» Dataset entries
__________

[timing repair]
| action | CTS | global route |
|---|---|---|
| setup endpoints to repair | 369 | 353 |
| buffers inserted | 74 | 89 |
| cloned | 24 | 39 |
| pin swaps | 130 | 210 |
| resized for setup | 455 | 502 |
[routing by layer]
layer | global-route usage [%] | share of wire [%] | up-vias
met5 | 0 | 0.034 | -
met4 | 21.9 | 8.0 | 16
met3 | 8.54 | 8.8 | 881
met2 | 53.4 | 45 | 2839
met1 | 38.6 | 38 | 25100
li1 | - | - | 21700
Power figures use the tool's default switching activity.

__________

» Directions for this task
The response must restate every entry word for word.

» Exercise result
[timing repair]
| action | CTS | global route |
|---|---|---|
| setup endpoints to repair | 369 | 353 |
| buffers inserted | 74 | 89 |
| cloned | 24 | 39 |
| pin swaps | 130 | 210 |
| resized for setup | 455 | 502 |
[routing by layer]
layer | global-route usage [%] | share of wire [%] | up-vias
met5 | 0 | 0.034 | -
met4 | 21.9 | 8.0 | 16
met3 | 8.54 | 8.8 | 881
met2 | 53.4 | 45 | 2839
met1 | 38.6 | 38 | 25100
li1 | - | - | 21700
Power figures use the tool's default switching activity.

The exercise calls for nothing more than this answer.